• Task objective: Find every line of the records that has "combinational" and return it.

• Given data:

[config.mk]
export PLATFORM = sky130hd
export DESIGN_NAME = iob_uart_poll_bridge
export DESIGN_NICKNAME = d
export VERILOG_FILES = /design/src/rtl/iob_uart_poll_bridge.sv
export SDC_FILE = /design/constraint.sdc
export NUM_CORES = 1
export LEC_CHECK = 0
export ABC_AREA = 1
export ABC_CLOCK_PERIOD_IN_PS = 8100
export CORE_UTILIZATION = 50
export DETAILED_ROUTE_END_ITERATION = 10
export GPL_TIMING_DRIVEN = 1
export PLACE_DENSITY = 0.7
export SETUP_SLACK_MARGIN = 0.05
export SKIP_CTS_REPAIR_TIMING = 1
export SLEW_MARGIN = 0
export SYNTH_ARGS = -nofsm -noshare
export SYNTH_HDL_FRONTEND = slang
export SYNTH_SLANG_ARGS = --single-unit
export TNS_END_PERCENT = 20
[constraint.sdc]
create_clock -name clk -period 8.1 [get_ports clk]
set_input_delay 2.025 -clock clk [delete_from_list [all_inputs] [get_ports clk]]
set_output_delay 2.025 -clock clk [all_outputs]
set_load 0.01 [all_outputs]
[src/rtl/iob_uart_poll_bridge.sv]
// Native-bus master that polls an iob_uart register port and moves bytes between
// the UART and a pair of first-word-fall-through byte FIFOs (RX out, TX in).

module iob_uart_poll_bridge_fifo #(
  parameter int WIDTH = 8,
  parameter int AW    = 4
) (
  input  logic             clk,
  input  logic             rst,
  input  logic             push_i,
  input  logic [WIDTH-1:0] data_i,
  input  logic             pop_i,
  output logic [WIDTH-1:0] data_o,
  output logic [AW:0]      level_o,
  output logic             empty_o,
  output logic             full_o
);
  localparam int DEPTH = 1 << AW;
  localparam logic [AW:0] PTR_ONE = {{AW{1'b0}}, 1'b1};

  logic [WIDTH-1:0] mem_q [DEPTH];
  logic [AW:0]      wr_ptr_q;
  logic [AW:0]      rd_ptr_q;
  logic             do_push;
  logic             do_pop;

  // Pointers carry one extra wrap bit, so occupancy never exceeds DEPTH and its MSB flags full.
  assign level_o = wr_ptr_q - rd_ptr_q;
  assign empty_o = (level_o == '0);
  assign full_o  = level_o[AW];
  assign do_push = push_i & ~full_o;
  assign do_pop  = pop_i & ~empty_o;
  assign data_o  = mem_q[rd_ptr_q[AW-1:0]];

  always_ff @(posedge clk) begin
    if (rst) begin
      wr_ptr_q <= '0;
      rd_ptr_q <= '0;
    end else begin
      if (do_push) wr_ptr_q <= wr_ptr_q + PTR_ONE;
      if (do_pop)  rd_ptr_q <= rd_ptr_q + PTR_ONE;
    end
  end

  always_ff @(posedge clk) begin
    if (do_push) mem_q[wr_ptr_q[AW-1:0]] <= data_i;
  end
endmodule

==

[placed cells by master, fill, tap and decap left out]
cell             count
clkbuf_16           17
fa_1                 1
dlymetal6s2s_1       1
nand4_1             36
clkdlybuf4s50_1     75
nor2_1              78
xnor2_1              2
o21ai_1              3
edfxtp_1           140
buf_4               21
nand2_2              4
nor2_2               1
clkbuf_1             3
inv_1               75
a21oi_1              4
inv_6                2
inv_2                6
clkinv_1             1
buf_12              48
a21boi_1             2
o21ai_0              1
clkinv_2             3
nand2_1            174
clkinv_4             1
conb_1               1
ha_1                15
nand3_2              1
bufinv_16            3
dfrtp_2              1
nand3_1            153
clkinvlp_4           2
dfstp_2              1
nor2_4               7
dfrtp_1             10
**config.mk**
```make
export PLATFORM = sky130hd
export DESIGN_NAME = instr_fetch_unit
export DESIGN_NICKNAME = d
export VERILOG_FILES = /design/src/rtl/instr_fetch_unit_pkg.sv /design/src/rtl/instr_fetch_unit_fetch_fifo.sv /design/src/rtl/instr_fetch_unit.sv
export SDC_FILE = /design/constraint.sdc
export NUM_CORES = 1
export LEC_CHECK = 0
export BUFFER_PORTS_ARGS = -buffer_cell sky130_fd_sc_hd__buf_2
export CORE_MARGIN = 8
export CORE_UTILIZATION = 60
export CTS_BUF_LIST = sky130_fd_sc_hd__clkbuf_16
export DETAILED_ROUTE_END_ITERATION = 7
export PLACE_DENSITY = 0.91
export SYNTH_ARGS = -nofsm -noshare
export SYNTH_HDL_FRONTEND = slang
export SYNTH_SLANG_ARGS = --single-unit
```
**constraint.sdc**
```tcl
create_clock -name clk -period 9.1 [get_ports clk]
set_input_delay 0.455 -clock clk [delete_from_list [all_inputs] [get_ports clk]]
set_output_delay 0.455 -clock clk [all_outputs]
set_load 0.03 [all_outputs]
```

---

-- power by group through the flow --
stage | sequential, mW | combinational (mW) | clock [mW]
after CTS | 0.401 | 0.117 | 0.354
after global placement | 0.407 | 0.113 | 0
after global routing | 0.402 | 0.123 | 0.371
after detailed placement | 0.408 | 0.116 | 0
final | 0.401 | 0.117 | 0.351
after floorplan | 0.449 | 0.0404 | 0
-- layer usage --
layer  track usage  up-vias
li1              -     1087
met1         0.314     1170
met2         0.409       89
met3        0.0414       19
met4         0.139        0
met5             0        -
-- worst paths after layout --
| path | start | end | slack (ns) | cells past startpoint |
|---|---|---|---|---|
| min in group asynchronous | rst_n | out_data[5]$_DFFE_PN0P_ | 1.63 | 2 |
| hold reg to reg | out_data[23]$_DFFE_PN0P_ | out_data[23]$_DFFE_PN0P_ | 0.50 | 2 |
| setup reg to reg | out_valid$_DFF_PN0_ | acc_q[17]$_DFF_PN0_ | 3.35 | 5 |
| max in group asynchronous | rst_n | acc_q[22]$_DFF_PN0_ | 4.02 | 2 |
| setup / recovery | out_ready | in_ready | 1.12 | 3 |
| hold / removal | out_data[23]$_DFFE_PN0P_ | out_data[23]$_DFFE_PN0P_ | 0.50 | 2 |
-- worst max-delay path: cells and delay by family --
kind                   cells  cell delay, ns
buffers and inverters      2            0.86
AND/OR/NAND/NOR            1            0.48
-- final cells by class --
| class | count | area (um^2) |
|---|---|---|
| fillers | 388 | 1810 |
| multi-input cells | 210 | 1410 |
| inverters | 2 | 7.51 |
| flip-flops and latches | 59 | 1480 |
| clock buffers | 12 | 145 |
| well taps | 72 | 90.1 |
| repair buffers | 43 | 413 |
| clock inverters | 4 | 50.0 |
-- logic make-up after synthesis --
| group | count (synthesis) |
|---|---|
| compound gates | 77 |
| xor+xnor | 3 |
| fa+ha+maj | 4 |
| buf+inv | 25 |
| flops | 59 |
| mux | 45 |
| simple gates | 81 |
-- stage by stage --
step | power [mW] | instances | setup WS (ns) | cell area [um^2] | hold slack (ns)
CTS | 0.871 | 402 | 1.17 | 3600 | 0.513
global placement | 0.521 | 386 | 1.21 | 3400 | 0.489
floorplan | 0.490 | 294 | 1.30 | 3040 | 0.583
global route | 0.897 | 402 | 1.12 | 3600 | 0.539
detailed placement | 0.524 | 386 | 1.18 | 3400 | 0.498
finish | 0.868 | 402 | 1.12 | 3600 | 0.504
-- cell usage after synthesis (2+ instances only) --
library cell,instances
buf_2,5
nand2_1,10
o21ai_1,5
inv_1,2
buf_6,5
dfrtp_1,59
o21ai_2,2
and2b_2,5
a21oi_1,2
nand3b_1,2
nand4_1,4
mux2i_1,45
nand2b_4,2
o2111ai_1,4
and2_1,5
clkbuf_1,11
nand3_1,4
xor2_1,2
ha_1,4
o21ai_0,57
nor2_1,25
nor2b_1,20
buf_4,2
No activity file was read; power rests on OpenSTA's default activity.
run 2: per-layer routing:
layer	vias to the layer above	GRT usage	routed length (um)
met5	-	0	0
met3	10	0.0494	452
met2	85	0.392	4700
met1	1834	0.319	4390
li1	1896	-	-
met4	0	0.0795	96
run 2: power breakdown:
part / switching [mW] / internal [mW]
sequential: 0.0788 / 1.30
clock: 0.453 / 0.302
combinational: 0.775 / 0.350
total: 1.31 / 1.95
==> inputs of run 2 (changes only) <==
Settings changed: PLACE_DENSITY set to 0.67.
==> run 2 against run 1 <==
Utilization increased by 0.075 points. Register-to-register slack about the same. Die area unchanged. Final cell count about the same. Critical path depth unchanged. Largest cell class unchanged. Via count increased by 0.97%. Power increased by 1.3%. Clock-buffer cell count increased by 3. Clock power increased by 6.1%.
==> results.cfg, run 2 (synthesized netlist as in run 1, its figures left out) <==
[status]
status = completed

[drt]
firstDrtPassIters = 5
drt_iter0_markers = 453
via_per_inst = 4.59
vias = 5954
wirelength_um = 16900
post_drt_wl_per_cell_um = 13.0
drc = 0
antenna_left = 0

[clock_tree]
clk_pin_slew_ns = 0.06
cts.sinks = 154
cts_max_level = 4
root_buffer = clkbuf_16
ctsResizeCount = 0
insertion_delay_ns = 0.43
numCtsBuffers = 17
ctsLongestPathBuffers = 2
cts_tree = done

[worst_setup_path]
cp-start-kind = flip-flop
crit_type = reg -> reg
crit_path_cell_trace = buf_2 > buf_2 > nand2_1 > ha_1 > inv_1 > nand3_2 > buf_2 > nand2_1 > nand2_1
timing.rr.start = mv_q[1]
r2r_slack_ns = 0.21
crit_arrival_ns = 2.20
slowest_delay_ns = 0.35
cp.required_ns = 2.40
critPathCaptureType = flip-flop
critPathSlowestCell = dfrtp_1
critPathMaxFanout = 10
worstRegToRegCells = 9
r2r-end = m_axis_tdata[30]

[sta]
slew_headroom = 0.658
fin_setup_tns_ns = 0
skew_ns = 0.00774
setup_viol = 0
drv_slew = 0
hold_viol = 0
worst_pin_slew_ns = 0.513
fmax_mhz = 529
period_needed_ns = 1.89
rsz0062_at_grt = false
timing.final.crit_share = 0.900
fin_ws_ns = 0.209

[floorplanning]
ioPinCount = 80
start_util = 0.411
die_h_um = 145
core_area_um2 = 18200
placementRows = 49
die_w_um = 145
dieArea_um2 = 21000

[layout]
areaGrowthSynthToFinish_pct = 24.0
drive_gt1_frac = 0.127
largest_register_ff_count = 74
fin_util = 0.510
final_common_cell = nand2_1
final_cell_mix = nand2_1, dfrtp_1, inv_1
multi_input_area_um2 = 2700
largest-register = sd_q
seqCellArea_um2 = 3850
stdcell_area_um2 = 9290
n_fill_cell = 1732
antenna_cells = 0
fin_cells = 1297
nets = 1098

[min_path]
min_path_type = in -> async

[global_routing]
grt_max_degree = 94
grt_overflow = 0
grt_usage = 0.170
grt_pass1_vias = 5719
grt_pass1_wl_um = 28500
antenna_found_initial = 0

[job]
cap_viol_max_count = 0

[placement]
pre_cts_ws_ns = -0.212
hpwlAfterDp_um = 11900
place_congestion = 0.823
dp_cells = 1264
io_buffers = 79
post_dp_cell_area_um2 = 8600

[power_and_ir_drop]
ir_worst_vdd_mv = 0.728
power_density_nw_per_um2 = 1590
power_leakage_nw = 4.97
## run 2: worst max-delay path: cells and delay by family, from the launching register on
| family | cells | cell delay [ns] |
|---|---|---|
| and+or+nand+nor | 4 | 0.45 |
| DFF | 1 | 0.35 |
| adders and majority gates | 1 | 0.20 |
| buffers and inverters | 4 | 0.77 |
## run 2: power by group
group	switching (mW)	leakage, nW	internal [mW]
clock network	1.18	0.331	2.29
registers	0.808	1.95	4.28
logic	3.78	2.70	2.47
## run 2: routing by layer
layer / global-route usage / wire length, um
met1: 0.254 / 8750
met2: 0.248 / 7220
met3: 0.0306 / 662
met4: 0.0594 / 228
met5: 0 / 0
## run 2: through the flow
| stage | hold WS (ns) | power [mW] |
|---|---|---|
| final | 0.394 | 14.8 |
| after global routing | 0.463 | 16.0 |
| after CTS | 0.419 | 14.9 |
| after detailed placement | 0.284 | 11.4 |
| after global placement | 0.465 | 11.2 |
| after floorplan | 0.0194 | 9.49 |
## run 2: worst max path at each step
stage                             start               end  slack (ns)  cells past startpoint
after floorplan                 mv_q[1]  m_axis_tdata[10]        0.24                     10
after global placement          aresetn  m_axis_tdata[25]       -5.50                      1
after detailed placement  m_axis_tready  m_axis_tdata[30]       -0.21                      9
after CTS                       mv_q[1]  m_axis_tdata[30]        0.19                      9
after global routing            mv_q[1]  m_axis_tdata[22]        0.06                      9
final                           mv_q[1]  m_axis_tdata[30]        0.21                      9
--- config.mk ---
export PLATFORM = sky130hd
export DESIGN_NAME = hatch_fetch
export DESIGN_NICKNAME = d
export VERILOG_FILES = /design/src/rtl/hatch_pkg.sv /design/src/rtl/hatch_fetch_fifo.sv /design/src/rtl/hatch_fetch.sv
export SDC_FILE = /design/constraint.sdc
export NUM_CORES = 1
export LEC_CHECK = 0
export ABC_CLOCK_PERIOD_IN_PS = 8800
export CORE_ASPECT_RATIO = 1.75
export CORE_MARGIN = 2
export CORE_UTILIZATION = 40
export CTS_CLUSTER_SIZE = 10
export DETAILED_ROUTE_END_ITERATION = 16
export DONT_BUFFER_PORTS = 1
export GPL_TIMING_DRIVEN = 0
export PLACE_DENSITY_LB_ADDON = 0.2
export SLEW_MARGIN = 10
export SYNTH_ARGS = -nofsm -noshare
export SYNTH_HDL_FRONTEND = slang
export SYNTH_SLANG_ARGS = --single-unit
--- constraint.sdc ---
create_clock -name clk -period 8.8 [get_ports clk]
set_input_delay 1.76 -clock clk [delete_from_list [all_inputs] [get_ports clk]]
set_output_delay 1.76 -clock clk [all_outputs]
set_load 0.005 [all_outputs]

• Written response:
stage | sequential, mW | combinational (mW) | clock [mW]
combinational: 0.775 / 0.350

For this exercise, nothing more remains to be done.